It’s nearly impossible to watch or review Clint Eastwood’s new thriller without harking back to the 1957 classic 12 Angry Men.
And that’s a good thing.
According to user-reviews at IMDb.com, that granddaddy of all courtroom dramas is the sixth-greatest movie ever made. Eastwood’s latest, Juror No. 2, deliberately evokes its beloved forebear — while also adding a heftier plot and a more nuanced ending.
Rapidly rising star Nicholas Hoult (Fury Road, About a Boy, Nosferatu) is superb as Justin Kemp, a journalist and recovering alcoholic who is called for jury duty as his wife nears the end of a “high-risk pregnancy.” Despite qualms about being out of the house for an indeterminate time, Kemp winds up getting tapped in a well-publicized Georgia murder trial.
The case’s prosecutor — played by the peerless Toni Collette — is running for D.A. on a platform keyed against domestic abuse; and as she pursues a man who appears to have murdered his girlfriend on a rainy roadside, Kemp becomes convinced that he has a direct connection to the case.

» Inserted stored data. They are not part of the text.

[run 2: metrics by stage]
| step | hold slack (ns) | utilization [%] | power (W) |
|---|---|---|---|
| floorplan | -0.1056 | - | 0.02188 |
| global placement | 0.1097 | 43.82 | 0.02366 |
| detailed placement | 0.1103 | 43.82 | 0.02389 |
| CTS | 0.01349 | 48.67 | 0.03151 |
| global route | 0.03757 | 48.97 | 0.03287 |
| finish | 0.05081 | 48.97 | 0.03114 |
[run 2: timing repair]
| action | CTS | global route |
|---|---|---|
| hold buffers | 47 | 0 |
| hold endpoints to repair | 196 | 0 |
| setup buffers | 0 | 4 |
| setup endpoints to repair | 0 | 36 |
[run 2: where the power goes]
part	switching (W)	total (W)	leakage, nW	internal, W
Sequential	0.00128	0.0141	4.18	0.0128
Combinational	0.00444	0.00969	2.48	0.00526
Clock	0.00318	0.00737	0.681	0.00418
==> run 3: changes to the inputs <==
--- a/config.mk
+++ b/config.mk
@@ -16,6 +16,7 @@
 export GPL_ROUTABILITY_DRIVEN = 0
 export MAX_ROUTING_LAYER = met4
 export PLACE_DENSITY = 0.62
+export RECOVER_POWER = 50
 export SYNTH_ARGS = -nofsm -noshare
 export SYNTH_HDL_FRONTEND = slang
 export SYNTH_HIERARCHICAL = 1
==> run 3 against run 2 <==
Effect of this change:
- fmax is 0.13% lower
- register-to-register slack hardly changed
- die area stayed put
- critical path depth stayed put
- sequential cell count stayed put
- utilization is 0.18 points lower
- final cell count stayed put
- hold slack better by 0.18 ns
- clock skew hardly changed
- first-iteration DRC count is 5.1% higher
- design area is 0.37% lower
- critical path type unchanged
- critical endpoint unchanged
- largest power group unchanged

It’s a connection that would bring exoneration to the defendant — but total ruin to the earnest young husband.
He’s not exactly guilty of murder — but he’s going to feel that way as the jury leans heavily toward conviction. Indeed, like Henry Fonda’s memorable character in 12 Angry Men, Kemp emerges as the sole holdout for innocence.
While Eastwood and writer Jonathan Abrams indict jittery jurors who rush to conclusions largely because of their own petty prejudices and priorities, the focus is on Kemp: Should he risk confessing — or can he obviate the potential wreckage simply by persuading his fellow-jurors that there’s reasonable doubt?

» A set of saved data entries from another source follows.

[config.mk]
export PLATFORM = sky130hd
export DESIGN_NAME = dbg_unit
export DESIGN_NICKNAME = d
export VERILOG_FILES = /design/src/dbg_pkg.sv /design/src/dbg_unit.sv /design/src/dbg_dump_sender.sv /design/src/dbg_word_assembler.sv /design/src/dbg_controller.sv
export VERILOG_INCLUDE_DIRS = /design/src
export SDC_FILE = /design/constraint.sdc
export NUM_CORES = 1
export LEC_CHECK = 0
export BUFFER_PORTS_ARGS = -buffer_cell sky130_fd_sc_hd__buf_4
export CAP_MARGIN = 15
export CORE_MARGIN = 5
export CORE_UTILIZATION = 39
export CTS_CLUSTER_DIAMETER = 150
export DETAILED_ROUTE_END_ITERATION = 10
export PLACE_DENSITY = 0.61
export SYNTH_ARGS = -nofsm -noshare
export SYNTH_HDL_FRONTEND = slang
export SYNTH_HIERARCHICAL = 1
export SYNTH_SLANG_ARGS = --single-unit
[constraint.sdc]
create_clock -name clk -period 6.2 [get_ports clk]
set_input_delay 1.24 -clock clk [delete_from_list [all_inputs] [get_ports clk]]
set_output_delay 1.24 -clock clk [all_outputs]
set_load 0.05 [all_outputs]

This is Abrams’s first movie script, and it’s a doozy. Speaking as someone who’s been on a jury and also testified in a murder trial, I felt he muffed some of the procedural matters. But on the other hand, his dialog is solid and his characters are perfectly believable, aided by terrific performances across the board — including a great-as-ever J. K. Simmons. Best of all, he’s got a few major plot developments up his sleeve — as shown especially by the fact that the trial ends after only a third of the movie; but the story just keeps getting more and more compelling.
As director, you can count on Eastwood to stay out of the way, letting the script and actors do their own work. So the excellent music and cinematography are blissfully unobtrusive; and some clever editing through the case’s opening and closing statements sidesteps the potentially staid and stagey nature of such scenes.

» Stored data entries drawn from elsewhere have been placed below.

<file path="src/logic/cache_geom_pkg.sv">
package cache_geom_pkg;

  // cache shape
  localparam int NUM_WAYS   = 4;
  localparam int NUM_SETS   = 32;
  localparam int LINE_WORDS = 16;
  localparam int WORD_BYTES = 4;

  // address field positions
  localparam int WORD_LSB  = 2;   // word select starts here
  localparam int INDEX_LSB = 6;   // set index starts here
  localparam int TAG_LSB   = 11;
  localparam int IO_LSB    = 28;  // top nibble picks the io region

  typedef logic [31:0] addr_t;
  typedef logic [31:0] word_t;
  typedef logic [WORD_BYTES-1:0] byte_mask_t;

  typedef logic [4:0] index_t;      // addr[10:6]
  typedef logic [3:0] word_sel_t;   // addr[5:2]
  typedef logic [8:0] word_addr_t;  // {index, word_sel}
  typedef logic [20:0] tag_t;       // addr[31:11]
  typedef logic [1:0] way_t;

endpackage

</file>
<file path="src/logic/cache_bus_pkg.sv">
package cache_bus_pkg;

  // master request, 70 bits
  typedef struct packed {
    cache_geom_pkg::addr_t      address;
    cache_geom_pkg::byte_mask_t byte_en;
    logic                       read;
    logic                       write;
    cache_geom_pkg::word_t      wdata;
  } rw_req_t;

  // line install from the engine, 28 bits
  typedef struct packed {
    cache_geom_pkg::index_t index;
    cache_geom_pkg::way_t   way;
    cache_geom_pkg::tag_t   tag;
  } fill_t;

  typedef enum logic [1:0] {
    cmd_nop,
    cmd_refill,
    cmd_io
  } cmd_kind_t;

  // command to the engine, carries the faulting request
  typedef struct packed {
    cmd_kind_t kind;
    rw_req_t   req;
  } miss_cmd_t;

  typedef enum logic {
    st_idle,
    st_wait_done
  } ctrl_state_t;

endpackage

</file>
<file path="src/logic/rw_ctrl.sv">
`timescale 1ns/1ps

module rw_ctrl #(
  parameter logic [3:0] IO_REGION = 4'hF
) (
  input  logic                       clk,
  input  logic                       rest,
  input  cache_bus_pkg::rw_req_t     req,
  input  logic                       hit,
  input  cache_geom_pkg::way_t       hit_way,
  input  cache_geom_pkg::word_t      rd_data,
  input  cache_geom_pkg::byte_mask_t rd_readable,
  input  logic                       cmd_done,
  input  cache_geom_pkg::word_t      rsp_data,
  output logic                       wait_request,
  output cache_geom_pkg::word_t      read_data,
  output logic                       read_valid,
  output cache_bus_pkg::miss_cmd_t   cmd,
  output logic                       lookup_en,
  output cache_geom_pkg::tag_t       lookup_tag,
  output cache_geom_pkg::word_addr_t rd_addr,
  output logic                       wr_en,
  output cache_geom_pkg::word_addr_t wr_addr,
  output cache_geom_pkg::way_t       wr_way,
  output cache_geom_pkg::word_t      wr_data,
  output cache_geom_pkg::byte_mask_t wr_mask
);

  cache_bus_pkg::rw_req_t     cur;   // request in its lookup cycle
  cache_bus_pkg::rw_req_t     prev;  // the one taken just before cur
  cache_bus_pkg::ctrl_state_t state;
  cache_bus_pkg::cmd_kind_t   cmd_kind;
  cache_bus_pkg::rw_req_t     cmd_req;

  logic                       cur_valid;
  logic                       is_io;
  logic                       fwd;
  logic                       not_readable;
  logic                       fault;
  cache_geom_pkg::byte_mask_t fwd_mask;
  cache_geom_pkg::byte_mask_t readable_mask;
  cache_geom_pkg::word_t      merged;

  // ram and tag reads are launched with the incoming address
  assign rd_addr    = req.address[cache_geom_pkg::TAG_LSB-1:cache_geom_pkg::WORD_LSB];
  assign lookup_en  = !wait_request;
  assign lookup_tag = cur.address[31:cache_geom_pkg::TAG_LSB];

  assign cur_valid = cur.read | cur.write;
  assign is_io     = (cur.address[31:cache_geom_pkg::IO_LSB] == IO_REGION);

  // prev write lands at the same edge as cur's ram read, so the ram misses it
  assign fwd = prev.write &&
               (prev.address[31:cache_geom_pkg::WORD_LSB] ==
                cur.address[31:cache_geom_pkg::WORD_LSB]);
  assign fwd_mask      = fwd ? prev.byte_en : '0;
  assign readable_mask = rd_readable | fwd_mask;
  assign not_readable  = cur.read && ((cur.byte_en & ~readable_mask) != '0);

  assign fault = cur_valid && (is_io || !hit || not_readable);

  always_comb begin
    merged = rd_data;
    for (int b = 0; b < cache_geom_pkg::WORD_BYTES; b++) begin
      if (fwd_mask[b]) begin
        merged[8*b +: 8] = prev.wdata[8*b +: 8];
      end
    end
  end

  // stall while a command is out, and in the cycle a fault is found
  assign wait_request = (state == cache_bus_pkg::st_wait_done) || fault;

  assign read_valid = (state == cache_bus_pkg::st_wait_done) ? (cmd_done && cur.read)
                                                              : (cur.read && !fault);
  assign read_data  = (state == cache_bus_pkg::st_wait_done) ? rsp_data : merged;

  // write hit commits at the end of the lookup cycle
  assign wr_en   = (state == cache_bus_pkg::st_idle) && cur.write && !fault;
  assign wr_addr = cur.address[cache_geom_pkg::TAG_LSB-1:cache_geom_pkg::WORD_LSB];
  assign wr_way  = hit_way;
  assign wr_data = cur.wdata;
  assign wr_mask = cur.byte_en;

  // request pipe, shifts whenever the front end is not stalled
  always_ff @(posedge clk or negedge rest) begin
    if (!rest) begin
      cur  <= '0;
      prev <= '0;
    end else if (!wait_request) begin
      cur  <= req;  // strobes low when nothing is offered
      prev <= cur;
    end else if ((state == cache_bus_pkg::st_wait_done) && cmd_done) begin
      cur.read  <= 1'b0;  // engine finished it
      cur.write <= 1'b0;
    end
  end

  always_ff @(posedge clk or negedge rest) begin
    if (!rest) begin
      state    <= cache_bus_pkg::st_idle;
      cmd_kind <= cache_bus_pkg::cmd_nop;
    end else begin
      case (state)
        cache_bus_pkg::st_idle: begin
          if (fault) begin
            state    <= cache_bus_pkg::st_wait_done;
            cmd_kind <= is_io ? cache_bus_pkg::cmd_io : cache_bus_pkg::cmd_refill;
          end
        end
        cache_bus_pkg::st_wait_done: begin
          if (cmd_done) begin
            state    <= cache_bus_pkg::st_idle;
            cmd_kind <= cache_bus_pkg::cmd_nop;
          end
        end
      endcase
    end
  end

  // faulting request is handed to the engine with the command
  always_ff @(posedge clk) begin
    if ((state == cache_bus_pkg::st_idle) && fault) begin
      cmd_req <= cur;
    end
  end

  assign cmd.kind = cmd_kind;
  assign cmd.req  = cmd_req;

endmodule

</file>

Meanwhile, the script’s great strength is the way it slowly builds parallels between Kemp and the accused — a motif that reaches its apex in a flawless final scene between Collette and Hoult.
One keeps wanting Kemp to leap up and shout out the truth. Naturally I won’t reveal whether he does so — but the ending, with subtle references to trusting divine providence, goes right where it has to; among other things, it suggests after all the debate we’ve heard in this case, that people really can change.
Despite strong reviews, the film played in only 35 theaters near the end of last year. It is currently streaming on select platforms.